Using the upscaled model, we describe a more detailed model for the metabolic pathway of GA, incorporating the conversion between different GA forms. Finally, we discuss a hybrid three-dimensional model for GA transport combining the results from the discrete and continuum approaches to gain insight into hormone transport at the root scale. Whilst focussing here on GA, our model is general enough to be applied to transport of other hormones and substances, and in different types of cells. Thus, our research demonstrates how mathematical modelling enables us to test biological hypotheses and gain unique insights into experimental observations.

March 5, 2024, 1:00-2:00pm

Speaker: Dr. Amin Rahman (University of Washington) 

Title: Bouncing droplets as a damped-driven system

Abstract: Damped-driven systems are ubiquitous in science, however the damping and driving mechanisms are often quite convoluted.  This talk presents a fluidic droplet on a vertically vibrating fluid bath as a damped-driven system.  Fortunately, the damping and driving in the present system are relatively segregated. By separating the two mechanisms, we show that the droplet exhibits similar bifurcations present in other more complex damped-driven systems.  In this investigation we study a fluidic droplet in an annular cavity with the fluid bath forced above the Faraday wave threshold.  We model the droplet as a kinematic point particle in air and as inelastic collisions during impact with the bath.  In both experiments and the model the droplet is observed to chaotically change velocity with a Gaussian distribution leading to diffusion-like behavior.  In addition, the forcing above the Faraday wave threshold on the fluid bath simplifies the wave dynamics to that of a standing wave, which allows us to explicitly segregate the damping and driving mechanisms.  The energy gain comes from the kinematics of the droplet between impacts, and the energy loss comes from the hydrodynamic damping at impact.  We show that this energy gain-loss formulation exhibits dynamical behavior canonical to a wide range of damped-driven systems.  The bifurcations and route to chaos present in the droplet system reveals analogies with other well-studied systems from optics, detonation, and electronics. This also hints at analogies with many more systems that have yet to be analyzed in detail, and paves a framework with which other systems can be analyzed.
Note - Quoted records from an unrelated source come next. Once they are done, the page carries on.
**src/rtl/sync_fifo_pkg.sv**
```systemverilog
// Shared definitions for the sync_fifo block: default geometry, the
// occupancy-counter width helper and the default data word type.
// Optional feature macro: SYNC_FIFO_ERR_EN (sticky overflow/underflow outputs).
package sync_fifo_pkg;

  localparam int DEF_DATA_W = 8;
  localparam int DEF_DEPTH  = 16;

  // The occupancy counter must be able to hold DEPTH itself, so it needs
  // one bit more than the pointers.
  function automatic int cnt_width(input int depth);
    return $clog2(depth) + 1;
  endfunction

  typedef logic [DEF_DATA_W-1:0] data_t;

endpackage

```
**src/rtl/sync_fifo_if.sv**
```systemverilog
// Producer/consumer-facing signal bundle for sync_fifo.
// Optional feature macro: SYNC_FIFO_ERR_EN adds the overflow/underflow flags.
interface sync_fifo_if
  import sync_fifo_pkg::*;
#(
  parameter int DATA_W = DEF_DATA_W
);

  logic              wr;
  logic              rd;
  logic [DATA_W-1:0] din;
  logic [DATA_W-1:0] dout;
  logic              full;
  logic              empty;
`ifdef SYNC_FIFO_ERR_EN
  logic              overflow;
  logic              underflow;

  modport master (output wr, rd, din, input dout, full, empty, overflow, underflow);
  modport slave  (input wr, rd, din, output dout, full, empty, overflow, underflow);
`else
  modport master (output wr, rd, din, input dout, full, empty);
  modport slave  (input wr, rd, din, output dout, full, empty);
`endif

endinterface

```
**src/rtl/sync_fifo_mem.sv**
```systemverilog
// DEPTH x DATA_W storage for sync_fifo: synchronous write port and a
// registered read port whose output register clears on reset. The array
// itself is deliberately not reset.
module sync_fifo_mem #(
  parameter int DATA_W = 8,
  parameter int DEPTH  = 16,
  parameter int AW     = $clog2(DEPTH)
) (
  input  logic              clk,
  input  logic              rst,
  input  logic              we,
  input  logic [AW-1:0]     waddr,
  input  logic [DATA_W-1:0] wdata,
  input  logic              re,
  input  logic [AW-1:0]     raddr,
  output logic [DATA_W-1:0] rdata
);

  logic [DATA_W-1:0] mem [DEPTH];

  // Store the write word; a same-cycle read of this slot still sees the old word.
  always_ff @(posedge clk) begin
    if (we) begin
      mem[waddr] <= wdata;
    end
  end

  // Registered read data, held whenever no read is accepted.
  always_ff @(posedge clk or posedge rst) begin
    if (rst) begin
      rdata <= '0;
    end else if (re) begin
      rdata <= mem[raddr];
    end
  end

endmodule

```
**src/rtl/sync_fifo.sv**
```systemverilog
// Single-clock FIFO: pointers, occupancy count and status flags around a
// sync_fifo_mem storage array. A write while full is accepted only when a
// read frees a slot in the same cycle.
// Optional feature macro: SYNC_FIFO_ERR_EN adds sticky overflow/underflow flags.
module sync_fifo
  import sync_fifo_pkg::*;
#(
  parameter int DATA_W = DEF_DATA_W,
  parameter int DEPTH  = DEF_DEPTH
) (
  input logic        clk,
  input logic        rst,
  sync_fifo_if.slave bus
);

  localparam int AW = $clog2(DEPTH);
  localparam int CW = cnt_width(DEPTH);

  logic [AW-1:0] wr_ptr;
  logic [AW-1:0] rd_ptr;
  logic [CW-1:0] count;
  logic          wr_req;
  logic          rd_req;
  logic          wr_en;
  logic          rd_en;
  logic          full_q;
  logic          empty_q;

  // Requests count only when they are a clean 1, so X on wr/rd cannot move pointers.
  always_comb begin
    wr_req  = (bus.wr == 1'b1);
    rd_req  = (bus.rd == 1'b1);
    full_q  = (count == CW'(DEPTH));
    empty_q = (count == '0);
    rd_en   = rd_req && !empty_q;
    wr_en   = wr_req && (!full_q || rd_req);
  end

  assign bus.full  = full_q;
  assign bus.empty = empty_q;

  // Advance pointers on accepted transfers and track occupancy.
  always_ff @(posedge clk or posedge rst) begin
    if (rst) begin
      wr_ptr <= '0;
      rd_ptr <= '0;
      count  <= '0;
    end else begin
      if (wr_en) begin
        wr_ptr <= wr_ptr + AW'(1);
      end
      if (rd_en) begin
        rd_ptr <= rd_ptr + AW'(1);
      end
      case ({wr_en, rd_en})
        2'b10:   count <= count + CW'(1);
        2'b01:   count <= count - CW'(1);
        default: count <= count;
      endcase
    end
  end

`ifdef SYNC_FIFO_ERR_EN
  logic overflow_q;
  logic underflow_q;

  // Sticky error flags: dropped write while full, read attempted while empty.
  always_ff @(posedge clk or posedge rst) begin
    if (rst) begin
      overflow_q  <= 1'b0;
      underflow_q <= 1'b0;
    end else begin
      if (wr_req && full_q && !rd_req) begin
        overflow_q <= 1'b1;
      end
      if (rd_req && empty_q) begin
        underflow_q <= 1'b1;
      end
    end
  end

  assign bus.overflow  = overflow_q;
  assign bus.underflow = underflow_q;
`endif

  sync_fifo_mem #(
    .DATA_W (DATA_W),
    .DEPTH  (DEPTH),
    .AW     (AW)
  ) u_mem (
    .clk   (clk),
    .rst   (rst),
    .we    (wr_en),
    .waddr (wr_ptr),
    .wdata (bus.din),
    .re    (rd_en),
    .raddr (rd_ptr),
    .rdata (bus.dout)
  );

endmodule

```
**src/flat_wrapper.sv**
```systemverilog
// flat-port wrapper written by rule: the top's interface ports become plain ports
module sync_fifo_flat import sync_fifo_pkg::*;
#(
  parameter int DATA_W = DEF_DATA_W,
  parameter int DEPTH  = DEF_DEPTH
)
  (clk, rst, bus_wr, bus_rd, bus_din, bus_dout, bus_full, bus_empty);
  sync_fifo_if #(.DATA_W(DATA_W)) bus_i ();
  input logic clk;
  input logic rst;
  input wire logic [$bits(bus_i.wr)-1:0] bus_wr;
  input wire logic [$bits(bus_i.rd)-1:0] bus_rd;
  input wire logic [$bits(bus_i.din)-1:0] bus_din;
  output wire logic [$bits(bus_i.dout)-1:0] bus_dout;
  output wire logic [$bits(bus_i.full)-1:0] bus_full;
  output wire logic [$bits(bus_i.empty)-1:0] bus_empty;
  assign bus_i.wr = bus_wr;
  assign bus_i.rd = bus_rd;
  assign bus_i.din = bus_din;
  assign bus_dout = bus_i.dout;
  assign bus_full = bus_i.full;
  assign bus_empty = bus_i.empty;
  sync_fifo #(.DATA_W(DATA_W), .DEPTH(DEPTH)) u_core (.clk(clk), .rst(rst), .bus(bus_i));
endmodule
```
February 20, 2024, 1:00-2:00pm

Speaker: Dr. Jimmie Adriazola (Southern Methodist University)

Title: Optimal Control of Dispersive Waves

Abstract: This talk will address applications of optimal control theory to dispersive wave equations. We will discuss three technologically relevant experiments, each having its own unique challenge and physical setting including ultra-cold quantum fluids trapped by an external field, paraxial light propagation through a gradient index of refraction, and light propagation in periodic photonic crystals. In each of these settings, the physics can be modeled by dispersive wave equations, and the technological objective is to design the external trapping fields or propagation media such that a high fidelity or degree of coherence of the wave phenomena is achieved. Finding an optimal control can be numerically challenging since this amounts to solving a somewhat high-dimensional nonconvex optimization problem. To efficiently address the nonconvex nature of these problems, the program used is a global, nonconvex search based on a genetic algorithm which is then accelerated by a fast local method based on a projected gradient descent. This methodology is specifically tailored toward maintaining feasibility, via Tikhonov regularization, of implementing the computationally constructed control policies in technologically relevant settings.